Tip: Customizing the Include File

You can modify the awk command to include additional subdirectories or files. For example, to include two specific folders, you can use:

ls /path/to/old/data | awk '{print "+ " $1 "/\n+ " $1 "/unique_folder1/***\n+ " $1 "/unique_folder2/***"}' > include.txt

This will generate an include file that copies two specific subdirectories for each company.

Copying the Include File

After creating the include file on server 1, transfer it to server 2:

scp include.txt user@server2:/path/to/new/data/

This command copies the include file to the destination server where you'll run the rsync command.

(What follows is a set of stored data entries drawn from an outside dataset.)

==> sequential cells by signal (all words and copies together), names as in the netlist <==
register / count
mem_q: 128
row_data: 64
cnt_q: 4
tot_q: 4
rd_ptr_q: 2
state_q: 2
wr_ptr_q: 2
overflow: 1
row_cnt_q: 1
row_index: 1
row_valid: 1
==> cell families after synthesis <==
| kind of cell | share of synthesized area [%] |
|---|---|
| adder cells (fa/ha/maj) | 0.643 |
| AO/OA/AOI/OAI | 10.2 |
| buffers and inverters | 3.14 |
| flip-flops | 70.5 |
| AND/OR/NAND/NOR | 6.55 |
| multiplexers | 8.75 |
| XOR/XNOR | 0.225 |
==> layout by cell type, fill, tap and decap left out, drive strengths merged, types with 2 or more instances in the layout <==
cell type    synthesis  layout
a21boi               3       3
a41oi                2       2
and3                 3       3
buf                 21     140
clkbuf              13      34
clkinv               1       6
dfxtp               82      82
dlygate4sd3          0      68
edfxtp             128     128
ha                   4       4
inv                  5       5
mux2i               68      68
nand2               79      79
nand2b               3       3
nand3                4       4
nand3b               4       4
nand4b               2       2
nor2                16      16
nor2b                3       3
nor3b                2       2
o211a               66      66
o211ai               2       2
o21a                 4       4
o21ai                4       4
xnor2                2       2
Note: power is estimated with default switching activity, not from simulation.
==> src/rtl/seg_scan_pkg.sv <==
// Shared types and constants for the 7-segment scan scheduler.
package seg_scan_pkg;

    typedef enum logic {
        BLANK = 1'b0,
        DRIVE = 1'b1
    } scan_state_e;

    localparam logic [6:0] SEG_OFF = 7'b1111111;

    // Active-low {g,f,e,d,c,b,a} patterns; entry N is hex digit N.
    localparam logic [15:0][6:0] HEX_SEG = {
        7'b0001110,  // F
        7'b0000110,  // E
        7'b0100001,  // d
        7'b1000110,  // C
        7'b0000011,  // b
        7'b0001000,  // A
        7'b0010000,  // 9
        7'b0000000,  // 8
        7'b1111000,  // 7
        7'b0000010,  // 6
        7'b0010010,  // 5
        7'b0011001,  // 4
        7'b0110000,  // 3
        7'b0100100,  // 2
        7'b1111001,  // 1
        7'b1000000   // 0
    };

endpackage

==> src/rtl/hex_to_7seg.sv <==
// Combinational hex nibble to active-low 7-segment decoder.
module hex_to_7seg
    import seg_scan_pkg::*;
(
    input  logic [3:0] hex,
    output logic [6:0] seg_c
);

    assign seg_c = HEX_SEG[hex];

endmodule

==> src/rtl/seg_scan_scheduler.sv <==
// Double-buffered multiplexed scan controller for a common-anode 7-segment display.
// Optional SEG_SCAN_LEADING_ZERO_BLANK_EN blanks leading zero digits at frame commit.
module seg_scan_scheduler
    import seg_scan_pkg::*;
#(
    parameter int unsigned NUM_DIGITS   = 8,
    parameter int unsigned DWELL_CYCLES = 100000,
    parameter int unsigned BLANK_CYCLES = 1000
) (
    input  logic                    clk,
    input  logic                    reset,
    input  logic                    load_valid,
    output logic                    load_ready,
    input  logic [4*NUM_DIGITS-1:0] load_data,
    input  logic [NUM_DIGITS-1:0]   load_en,
    output logic [6:0]              seg,
    output logic [NUM_DIGITS-1:0]   an,
    output logic                    frame_start
);

    localparam int unsigned IDX_W   = (NUM_DIGITS > 1) ? $clog2(NUM_DIGITS) : 1;
    localparam int unsigned CNT_MAX = (DWELL_CYCLES > BLANK_CYCLES) ? DWELL_CYCLES : BLANK_CYCLES;
    localparam int unsigned CNT_W   = $clog2(CNT_MAX + 1);
    localparam int unsigned DATA_W  = 4 * NUM_DIGITS;

    localparam logic [NUM_DIGITS-1:0] AN_OFF     = '1;
    localparam logic [IDX_W-1:0]      IDX_LAST   = IDX_W'(NUM_DIGITS - 1);
    localparam logic [CNT_W-1:0]      BLANK_LAST = CNT_W'(BLANK_CYCLES - 1);
    localparam logic [CNT_W-1:0]      DWELL_LAST = CNT_W'(DWELL_CYCLES - 1);

    scan_state_e             state;
    logic [IDX_W-1:0]        idx;
    logic [CNT_W-1:0]        cnt;
    logic [DATA_W-1:0]       shadow_data;
    logic [NUM_DIGITS-1:0]   shadow_en;
    logic [DATA_W-1:0]       active_data;
    logic [NUM_DIGITS-1:0]   active_en;

    logic [3:0]              cur_nib_c;
    logic [6:0]              drive_seg_c;
    logic [NUM_DIGITS-1:0]   drive_an_c;
    logic [NUM_DIGITS-1:0]   commit_en_c;

    // Nibble and anode pattern for the digit about to be driven.
    always_comb begin
        cur_nib_c  = 4'h0;
        drive_an_c = AN_OFF;
        for (int i = 0; i < int'(NUM_DIGITS); i++) begin
            if (IDX_W'(i) == idx) begin
                cur_nib_c     = active_data[i*4 +: 4];
                drive_an_c[i] = ~active_en[i];
            end
        end
    end

    hex_to_7seg u_dec (
        .hex   (cur_nib_c),
        .seg_c (drive_seg_c)
    );

`ifdef SEG_SCAN_LEADING_ZERO_BLANK_EN
    logic lz_scan_c;

    // Walk down from the top, darkening enabled zeros until the first nonzero digit.
    always_comb begin
        commit_en_c = shadow_en;
        lz_scan_c   = 1'b1;
        for (int i = int'(NUM_DIGITS) - 1; i > 0; i--) begin
            if (lz_scan_c && shadow_en[i]) begin
                if (shadow_data[i*4 +: 4] == 4'h0) begin
                    commit_en_c[i] = 1'b0;
                end else begin
                    lz_scan_c = 1'b0;
                end
            end
        end
    end
`else
    always_comb begin
        commit_en_c = shadow_en;
    end
`endif

    // Scan FSM, double buffer and registered pin drivers.
    always_ff @(posedge clk) begin
        if (reset) begin
            state       <= BLANK;
            idx         <= '0;
            cnt         <= '0;
            shadow_data <= '0;
            shadow_en   <= '0;
            active_data <= '0;
            active_en   <= '0;
            load_ready  <= 1'b1;
            seg         <= SEG_OFF;
            an          <= AN_OFF;
            frame_start <= 1'b0;
        end else begin
            frame_start <= 1'b0;

            if (load_valid && load_ready) begin
                shadow_data <= load_data;
                shadow_en   <= load_en;
                load_ready  <= 1'b0;
            end

            case (state)
                BLANK: begin
                    if (cnt == BLANK_LAST) begin
                        state <= DRIVE;
                        cnt   <= '0;
                        seg   <= drive_seg_c;
                        an    <= drive_an_c;
                    end else begin
                        cnt <= cnt + CNT_W'(1);
                    end
                end
                DRIVE: begin
                    if (cnt == DWELL_LAST) begin
                        state <= BLANK;
                        cnt   <= '0;
                        seg   <= SEG_OFF;
                        an    <= AN_OFF;
                        if (idx == IDX_LAST) begin
                            idx         <= '0;
                            frame_start <= 1'b1;
                            // Frame boundary: ready is low here, so no transfer races the commit.
                            if (!load_ready) begin
                                active_data <= shadow_data;
                                active_en   <= commit_en_c;
                                load_ready  <= 1'b1;
                            end
                        end else begin
                            idx <= idx + IDX_W'(1);
                        end
                    end else begin
                        cnt <= cnt + CNT_W'(1);
                    end
                end
                default: begin
                    state <= BLANK;
                    cnt   <= '0;
                end
            endcase
        end
    end

endmodule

Executing the Rsync Command

Now, run the rsync command on server 2 using the include file:

rsync -avz --include-from='/path/to/new/include.txt' --exclude='*' -e ssh user@server1:/path/to/old/data/ /path/to/new/data/

This command does the following:

  • -avz: Archive mode, verbose output, and compression
  • --include-from: Specifies the file with inclusion patterns
  • --exclude='*': Excludes all files and directories not included
  • -e ssh: Uses SSH for the transfer

By using this method, you can copy only the specific subdirectories you need, saving time and bandwidth.